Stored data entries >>

——

Background: an optimization exercise with open tools, aiming at small area. Do not read the settings as production practice. Only simulation tests tie the RTL to the original design; equivalence was not proved. Power figures rest on the tool's default switching activity, not on a simulated workload.

## job 101
## weird64
module weird64 (
    input  wire        clk,
    input  wire        rst,
    input  wire        bus_valid,
    input  wire        bus_write,
    input  wire [7:0]  bus_addr,
    input  wire [2:0]  bus_size,
    input  wire [31:0] bus_wdata,
    output reg  [31:0] bus_rdata,
    output wire        bus_err,
    output wire        irq
);
==> flow/config.mk <==
export PLATFORM = sky130hd
export DESIGN_NAME = weird64
export DESIGN_NICKNAME = weird64
export VERILOG_FILES = /design/flow/design.v
export SDC_FILE = /design/flow/constraint.sdc
export NUM_CORES = 4
export LEC_CHECK = 0
export CAP_MARGIN = 20
export CORE_MARGIN = 2
export CORE_UTILIZATION = 50
export SLEW_MARGIN = 20
export SYNTH_HIERARCHICAL = 1
==> flow/constraint.sdc <==
create_clock -name core_clock -period 15.0 [get_ports {clk}]
set_input_delay 3.0000 -clock core_clock [delete_from_list [all_inputs] [get_ports {clk}]]
set_output_delay 3.0000 -clock core_clock [all_outputs]
set_load 0.01 [all_outputs]
standard.sh (not shown) runs the stock make flow with config.mk's settings and CLKGATE_MAP_FILE= SYNTH_SCRIPT=/design/flow/synth_recipe.tcl, a recipe that flattens the netlist after the stock synthesis.
==> flow/flow/run.sh <==
#!/bin/bash
# The standard layout (standard.sh: the standard flow's synthesis, floorplan, placement,
# CTS, routing), with two changes passed to the ORFS scripts:
# - the port buffers are the smallest buffer cell (buf_1) rather than the one
#   buffer_ports picks by default;
# - CTS inserts no dummy loads and uses clkbuf_8 buffers.
# The whole make output goes to flow_make.log in this folder; each ORFS step
# also keeps its own log under orfs/logs/.
set -euo pipefail
export BUFFER_PORTS_ARGS="-buffer_cell sky130_fd_sc_hd__buf_1"
export CTS_ARGS="-sink_clustering_enable -repair_clock_nets -dont_use_dummy_load -buf_list sky130_fd_sc_hd__clkbuf_8 -sink_clustering_size 14 -sink_clustering_max_diameter 50"
bash standard.sh > flow_make.log 2>&1
Inputs modified between job 101 and job 102:
Settings: setting CTS_CLUSTER_DIAMETER to 60 for the first time; setting CTS_BUF_LIST to sky130_fd_sc_hd__clkbuf_16 for the first time; setting CTS_CLUSTER_SIZE to 24 for the first time.
==> flow/run.sh (new file) <==
#!/bin/bash
# synth_recipe.tcl (not shown) runs the flow's synth.tcl, then flattens the netlist and writes it again
# the make line also repeats each setting of config.mk as NAME=value (left out here)
make -C /OpenROAD-flow-scripts/flow DESIGN_CONFIG=/design/flow/config.mk WORK_HOME=/design/flow/orfs CLKGATE_MAP_FILE= SYNTH_SCRIPT=/design/flow/synth_recipe.tcl finish
removed: flow/flow/run.sh
removed: flow/standard.sh
[summary]
Job 102 finished every step from synthesis to the final layout, and the layout passed the timing, DRC and antenna checks. Compared with job 101, in job 102 power grew by 0.00091 W, share of the clock period used by the worst path shrank by 1.7 points, final design instance area without fill grew by 4.0%, sum of routed wire length over all layers grew by 3.0 mm. ~same remaining global-route overflow in job 102 and job 101.
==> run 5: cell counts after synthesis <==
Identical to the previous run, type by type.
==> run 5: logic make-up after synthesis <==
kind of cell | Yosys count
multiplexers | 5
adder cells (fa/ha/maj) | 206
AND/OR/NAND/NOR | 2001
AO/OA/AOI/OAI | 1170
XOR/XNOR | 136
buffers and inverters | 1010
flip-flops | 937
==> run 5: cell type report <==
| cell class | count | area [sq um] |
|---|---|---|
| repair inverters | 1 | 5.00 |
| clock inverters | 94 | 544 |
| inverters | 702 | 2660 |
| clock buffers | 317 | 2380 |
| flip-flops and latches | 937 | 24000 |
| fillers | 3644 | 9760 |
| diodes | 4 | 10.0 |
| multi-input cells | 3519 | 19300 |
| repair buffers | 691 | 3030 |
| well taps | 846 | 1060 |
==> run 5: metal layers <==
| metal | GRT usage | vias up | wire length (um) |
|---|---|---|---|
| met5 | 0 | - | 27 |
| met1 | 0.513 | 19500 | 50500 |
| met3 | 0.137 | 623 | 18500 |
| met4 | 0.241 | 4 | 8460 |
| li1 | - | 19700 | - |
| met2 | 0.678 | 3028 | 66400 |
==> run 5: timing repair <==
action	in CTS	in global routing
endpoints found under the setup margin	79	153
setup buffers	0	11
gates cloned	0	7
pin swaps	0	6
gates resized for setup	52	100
This design comes from an exercise in tuning for small area, a short achievable clock period and few clock cycles per item on the open sky130 flow, not from production work.
RTL that was checked went through simulation tests only; none was proved equivalent to the original.
Power figures rest on the tool's default switching activity, not on a simulated workload.

==> flow/design.v <==
module rm_decoder (
    input  wire       clk,
    input  wire       rst,
    input  wire       in_valid,
    input  wire [7:0] in_data,
    input  wire       in_eos,
    output wire       in_ready,
    output wire       out_valid,
    output wire [7:0] out_data,
    output wire       out_eos,
    input  wire       out_ready
);
    reg       h_v, h_eos;        
    reg [7:0] h_d;
    reg       s_v, s_eos;        
    reg [7:0] s_d;
    reg       rdy;               
    wire      pop;
    wire      push = in_valid & rdy;
    assign in_ready = rdy;
    always @(posedge clk) begin
        if (rst) begin
            h_v <= 1'b0;
            s_v <= 1'b0;
            rdy <= 1'b1;
        end else begin
            if (pop | ~h_v) begin
                h_v <= s_v | push;
                s_v <= 1'b0;
                rdy <= 1'b1;
            end else if (push) begin
                s_v <= 1'b1;
                rdy <= 1'b0;
            end
        end
    end
    always @(posedge clk) begin
        if (pop | ~h_v) begin
            h_d   <= s_v ? s_d   : in_data;
            h_eos <= s_v ? s_eos : in_eos;
        end
        if (rdy) begin
            s_d   <= in_data;
            s_eos <= in_eos;
        end
    end
    reg        st_cnt, st_val, st_mask, st_lit, st_skip;    
    reg [1:0]  mcnt;         
    reg [7:0]  ecount;       
    reg [7:0]  val;          
    reg [4:0]  lc;           
    reg [31:0] filled;       
    reg [7:0]  buf_q [0:31];
    reg        rd;           
    reg [3:0]  sel_lo;       
    reg [7:0]  sel_hi;       
    wire [4:0] idx = {sel_hi[7] | sel_hi[6] | sel_hi[5] | sel_hi[4],
                      sel_hi[7] | sel_hi[6] | sel_hi[3] | sel_hi[2],
                      sel_hi[7] | sel_hi[5] | sel_hi[3] | sel_hi[1],
                      sel_lo[3] | sel_lo[2],
                      sel_lo[3] | sel_lo[1]};
    reg        eos_pend;     
    reg        o_v, o_eos;
    reg [7:0]  o_d;
    wire       o_adv = ~o_v | out_ready;
    wire [31:0] below;       
    genvar g;
    assign below[0] = 1'b1;
    generate
        for (g = 1; g < 32; g = g + 1) begin : g_pre
            assign below[g] = &filled[g-1:0];
        end
    endgenerate
    wire [31:0] nxt_lit = ~filled & below;
    wire        all_filled = &filled;
    wire mask_ok = ~rd | (idx[4:3] > mcnt);
    reg  lit_ok_r;
    wire lit_ok  = ~rd | lit_ok_r;
    wire c_eos  = h_v & h_eos & ~eos_pend;
    wire h_dat  = h_v & ~h_eos;
    wire c_cnt  = h_dat & st_cnt;
    wire c_val  = h_dat & st_val;
    wire c_mask = h_dat & st_mask & mask_ok;
    wire c_lit  = h_dat & st_lit & lit_ok & ~all_filled;
    wire c_skip = h_dat & st_skip;
    assign pop  = c_eos | c_cnt | c_val | c_mask | c_lit | c_skip;
    wire one_left   = &(filled | nxt_lit);
    wire chunk_done = st_lit & ~eos_pend & (all_filled | (c_lit & one_left));
    wire [7:0] wd = st_lit ? h_d : val;
    reg [31:0] we;
    integer i;
    always @(*) begin
        for (i = 0; i < 32; i = i + 1)
            we[i] = (c_mask & (mcnt == i[4:3]) & h_d[7 - i[2:0]]) | (c_lit & nxt_lit[i]);
    end
    always @(posedge clk) begin
        for (i = 0; i < 32; i = i + 1)
            if (we[i]) buf_q[i] <= wd;
    end
    always @(posedge clk) begin
        if (c_val) val <= h_d;
        if (c_cnt) begin
            filled <= 32'd0;
            ecount <= h_d;
            mcnt   <= 2'd0;
            lc     <= 5'd0;
        end else begin
            if (c_mask | c_lit) filled <= filled | we;
            if (c_mask) mcnt <= mcnt + 2'd1;
            if (c_mask & (mcnt == 2'd3)) ecount <= ecount - 8'd1;
            if (c_lit) lc <= lc + 5'd1;
        end
        lit_ok_r <= c_cnt ? (idx > 5'd1) : ({1'b0, lc} + 6'd1 < {1'b0, idx});
    end
    wire cnt_ff = (h_d == 8'hFF);
    wire cnt_00 = (h_d == 8'h00);
    wire last_e = (ecount == 8'd1);
    always @(posedge clk) begin
        if (rst) begin
            st_cnt <= 1'b1; st_val <= 1'b0; st_mask <= 1'b0; st_lit <= 1'b0; st_skip <= 1'b0;
        end else if (c_eos | chunk_done) begin
            st_cnt <= 1'b1; st_val <= 1'b0; st_mask <= 1'b0; st_lit <= 1'b0; st_skip <= 1'b0;
        end else begin
            if (c_cnt) begin
                st_cnt  <= 1'b0;
                st_skip <= cnt_ff;
                st_lit  <= cnt_00;
                st_val  <= ~cnt_ff & ~cnt_00;
            end
            if (c_val) begin
                st_val  <= 1'b0;
                st_mask <= 1'b1;
            end
            if (c_mask & (mcnt == 2'd3)) begin
                st_mask <= 1'b0;
                st_lit  <= last_e;
                st_val  <= ~last_e;
            end
        end
    end
    always @(posedge clk) begin
        if (rst) begin
            rd  <= 1'b0;
            sel_lo <= 4'b0001;
            sel_hi <= 8'b00000001;
            o_v <= 1'b0;
            o_eos <= 1'b0;
            eos_pend <= 1'b0;
        end else begin
            if (chunk_done) rd <= 1'b1;
            if (c_eos) eos_pend <= 1'b1;
            if (o_adv) begin
                if (rd) begin
                    o_v   <= 1'b1;
                    o_eos <= 1'b0;
                    sel_lo <= {sel_lo[2:0], sel_lo[3]};
                    if (sel_lo[3]) sel_hi <= {sel_hi[6:0], sel_hi[7]};
                    if (sel_hi[7] & sel_lo[3]) rd <= 1'b0;
                end else if (eos_pend) begin
                    o_v   <= 1'b1;
                    o_eos <= 1'b1;
                    eos_pend <= 1'b0;
                end else begin
                    o_v   <= 1'b0;
                end
            end
        end
    end
    reg [7:0] rdata;
    always @(*) begin
        rdata = 8'd0;
        for (i = 0; i < 32; i = i + 1)
            rdata = rdata | ({8{sel_hi[i >> 2] & sel_lo[i & 3]}} & buf_q[i]);
    end
    always @(posedge clk) begin
        if (rst)
            o_d <= 8'd0;
        else if (o_adv & rd)
            o_d <= rdata;
    end
    assign out_valid = o_v;
    assign out_data  = o_d;
    assign out_eos   = o_eos;
endmodule
==> flow/config.mk <==
export PLATFORM = sky130hd
export DESIGN_NAME = rm_decoder
export DESIGN_NICKNAME = rm_decoder
export VERILOG_FILES = /design/flow/design.v
export SDC_FILE = /design/flow/constraint.sdc
export NUM_CORES = 4
export LEC_CHECK = 0
export CAP_MARGIN = 20
export CORE_MARGIN = 2
export CORE_UTILIZATION = 60
export CTS_BUF_LIST = sky130_fd_sc_hd__clkbuf_8
export CTS_CLUSTER_DIAMETER = 60
export CTS_CLUSTER_SIZE = 16
export SETUP_SLACK_MARGIN = 4.6
export SLEW_MARGIN = 20
==> flow/constraint.sdc <==
create_clock -name core_clock -period 7.0 [get_ports {clk}]
set_input_delay 1.4000 -clock core_clock [delete_from_list [all_inputs] [get_ports {clk}]]
set_output_delay 1.4000 -clock core_clock [all_outputs]
set_load 0.01 [all_outputs]
run.sh (not shown) runs the stock make flow with config.mk's settings and CLKGATE_MAP_FILE= SYNTH_SCRIPT=/design/flow/synth_recipe.tcl, a recipe that flattens the netlist after the stock synthesis.
Change:
--- a/flow/design.v
+++ b/flow/design.v
@@ -49,19 +49,15 @@
     reg [7:0]  ecount;       
     reg [7:0]  val;          
     reg [4:0]  lc;           
     reg [31:0] filled;       
     reg [7:0]  buf_q [0:31];
     reg        rd;           
+    reg [4:0]  idx;          
     reg [3:0]  sel_lo;       
     reg [7:0]  sel_hi;       
-    wire [4:0] idx = {sel_hi[7] | sel_hi[6] | sel_hi[5] | sel_hi[4],
-                      sel_hi[7] | sel_hi[6] | sel_hi[3] | sel_hi[2],
-                      sel_hi[7] | sel_hi[5] | sel_hi[3] | sel_hi[1],
-                      sel_lo[3] | sel_lo[2],
-                      sel_lo[3] | sel_lo[1]};
     reg        eos_pend;     
     reg        o_v, o_eos;
     reg [7:0]  o_d;
     wire       o_adv = ~o_v | out_ready;
     wire [31:0] below;       
     genvar g;
@@ -138,27 +134,29 @@
             end
         end
     end
     always @(posedge clk) begin
         if (rst) begin
             rd  <= 1'b0;
+            idx <= 5'd0;
             sel_lo <= 4'b0001;
             sel_hi <= 8'b00000001;
             o_v <= 1'b0;
             o_eos <= 1'b0;
             eos_pend <= 1'b0;
         end else begin
             if (chunk_done) rd <= 1'b1;
             if (c_eos) eos_pend <= 1'b1;
             if (o_adv) begin
                 if (rd) begin
                     o_v   <= 1'b1;
                     o_eos <= 1'b0;
+                    idx   <= idx + 5'd1;
                     sel_lo <= {sel_lo[2:0], sel_lo[3]};
                     if (sel_lo[3]) sel_hi <= {sel_hi[6:0], sel_hi[7]};
-                    if (sel_hi[7] & sel_lo[3]) rd <= 1'b0;
+                    if (idx == 5'd31) rd <= 1'b0;
                 end else if (eos_pend) begin
                     o_v   <= 1'b1;
                     o_eos <= 1'b1;
                     eos_pend <= 1'b0;
                 end else begin
                     o_v   <= 1'b0;
What happened: Clock power stays flat; die area increases by 2.6%; utilization decreases by 5.8 points; final area decreases by 4.9%; routed wire length decreases by 12%; fmax increases by 8.5%.
Testbench counts after the change, summed over its fixed seeds: cycles 36,148, bytes 27,072.
Only the layout flow was run in the first run of this note; the RTL was not checked for function there.

========
Setup of v6:
RTL: the design.v shown in full above, as it stands there.
make LEC_CHECK=0 CAP_MARGIN=20 CORE_MARGIN=2 CORE_UTILIZATION=60 CTS_BUF_LIST=sky130_fd_sc_hd__clkbuf_8 CTS_CLUSTER_DIAMETER=60 CTS_CLUSTER_SIZE=16 SETUP_SLACK_MARGIN=4.6 SLEW_MARGIN=20 TNS_END_PERCENT=5 finish   # period 7.0 ns
Edits applied to the flow inputs when going from v6 to v7:
--- a/flow/design.v
+++ b/flow/design.v
@@ -51,15 +51,11 @@
     reg [4:0]  lc;           
     reg [31:0] filled;       
     reg [7:0]  buf_q [0:31];
     reg        rd;           
+    reg [4:0]  idx;          
     reg [3:0]  sel_lo;       
     reg [7:0]  sel_hi;       
-    wire [4:0] idx = {sel_hi[7] | sel_hi[6] | sel_hi[5] | sel_hi[4],
-                      sel_hi[7] | sel_hi[6] | sel_hi[3] | sel_hi[2],
-                      sel_hi[7] | sel_hi[5] | sel_hi[3] | sel_hi[1],
-                      sel_lo[3] | sel_lo[2],
-                      sel_lo[3] | sel_lo[1]};
     reg        eos_pend;     
     reg        o_v, o_eos;
     reg [7:0]  o_d;
     wire       o_adv = ~o_v | out_ready;
@@ -140,8 +136,9 @@
     end
     always @(posedge clk) begin
         if (rst) begin
             rd  <= 1'b0;
+            idx <= 5'd0;
             sel_lo <= 4'b0001;
             sel_hi <= 8'b00000001;
             o_v <= 1'b0;
             o_eos <= 1'b0;
@@ -152,11 +149,12 @@
             if (o_adv) begin
                 if (rd) begin
                     o_v   <= 1'b1;
                     o_eos <= 1'b0;
+                    idx   <= idx + 5'd1;
                     sel_lo <= {sel_lo[2:0], sel_lo[3]};
                     if (sel_lo[3]) sel_hi <= {sel_hi[6:0], sel_hi[7]};
-                    if (sel_hi[7] & sel_lo[3]) rd <= 1'b0;
+                    if (idx == 5'd31) rd <= 1'b0;
                 end else if (eos_pend) begin
                     o_v   <= 1'b1;
                     o_eos <= 1'b1;
                     eos_pend <= 1'b0;
### Flow results
- Sequential share of layout area in v7 is 3.3 points higher than in v6
- v7 vs. v6: share of the clock period used by the worst path saw a decrease; utilization shrank by 5.5 points.
- v7 against v6: global-route usage lower; post-layout worst setup margin higher; global-route met1 utilization lower.
- Side by side, design area turned out lower in v7 than in v6.
- In v7, the met2 usage came out 1.0 points below the value in v6.
- Taking v6 as the reference point, the portion of the layout cell area used by non-clock buffers of v7 falls by 3.8 points.
- The final reports for v7 and v6 show total of plain and repair buffers excluding clock buffers lower in the former.
Testbench counts of v7, summed over its fixed seeds: cycles 36,148, bytes 27,072.
Function not checked in v6: the RTL went through the layout flow alone.

==> afterwards: timing with drivers on the ports <==
No port has a modelled driver above. Below, the same layouts with a new extraction and two added sets of constraints. Step 1 (the two cells are an assumption about what drives the block):
set clk [get_ports {clk}]
set_driving_cell -lib_cell sky130_fd_sc_hd__clkbuf_16 $clk
set_driving_cell -lib_cell sky130_fd_sc_hd__buf_2 [delete_from_list [all_inputs] $clk]
Step 2 moves the port delays by t, midway between the first and last clock arrival at a register: inputs arrive t later, outputs are due t later. That takes back most of the time a late clock gives input paths. a / b / c = ideal ports / drivers / drivers and shift; a / b = the first two.
run | shift t [ns] | setup slack, ns | worst setup path after step 2
the first run of note 1 | 0.668 | 4.302 / 4.302 / 3.920 | input to register
the second run of note 1 | 0.628 | 4.514 / 4.466 / 4.054 | input to register
v6 | 0.633 | 4.386 / 4.399 / 3.769 | input to register
v7 | 0.649 | 4.510 / 4.466 / 3.909 | input to register
After both steps setup and hold are still met in every run listed. The setup slack of v6, which loses most, moves by +0.013 ns with the drivers and by -0.617 ns with both steps.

——

The problem >> What is needed is a verbatim copy of every line in the records above from the one containing "What happened: Clock" down to the one containing "Testbench counts after", both included, and nothing more.

Response to this exercise >>
What happened: Clock power stays flat; die area increases by 2.6%; utilization decreases by 5.8 points; final area decreases by 4.9%; routed wire length decreases by 12%; fmax increases by 8.5%.
Testbench counts after the change, summed over its fixed seeds: cycles 36,148, bytes 27,072.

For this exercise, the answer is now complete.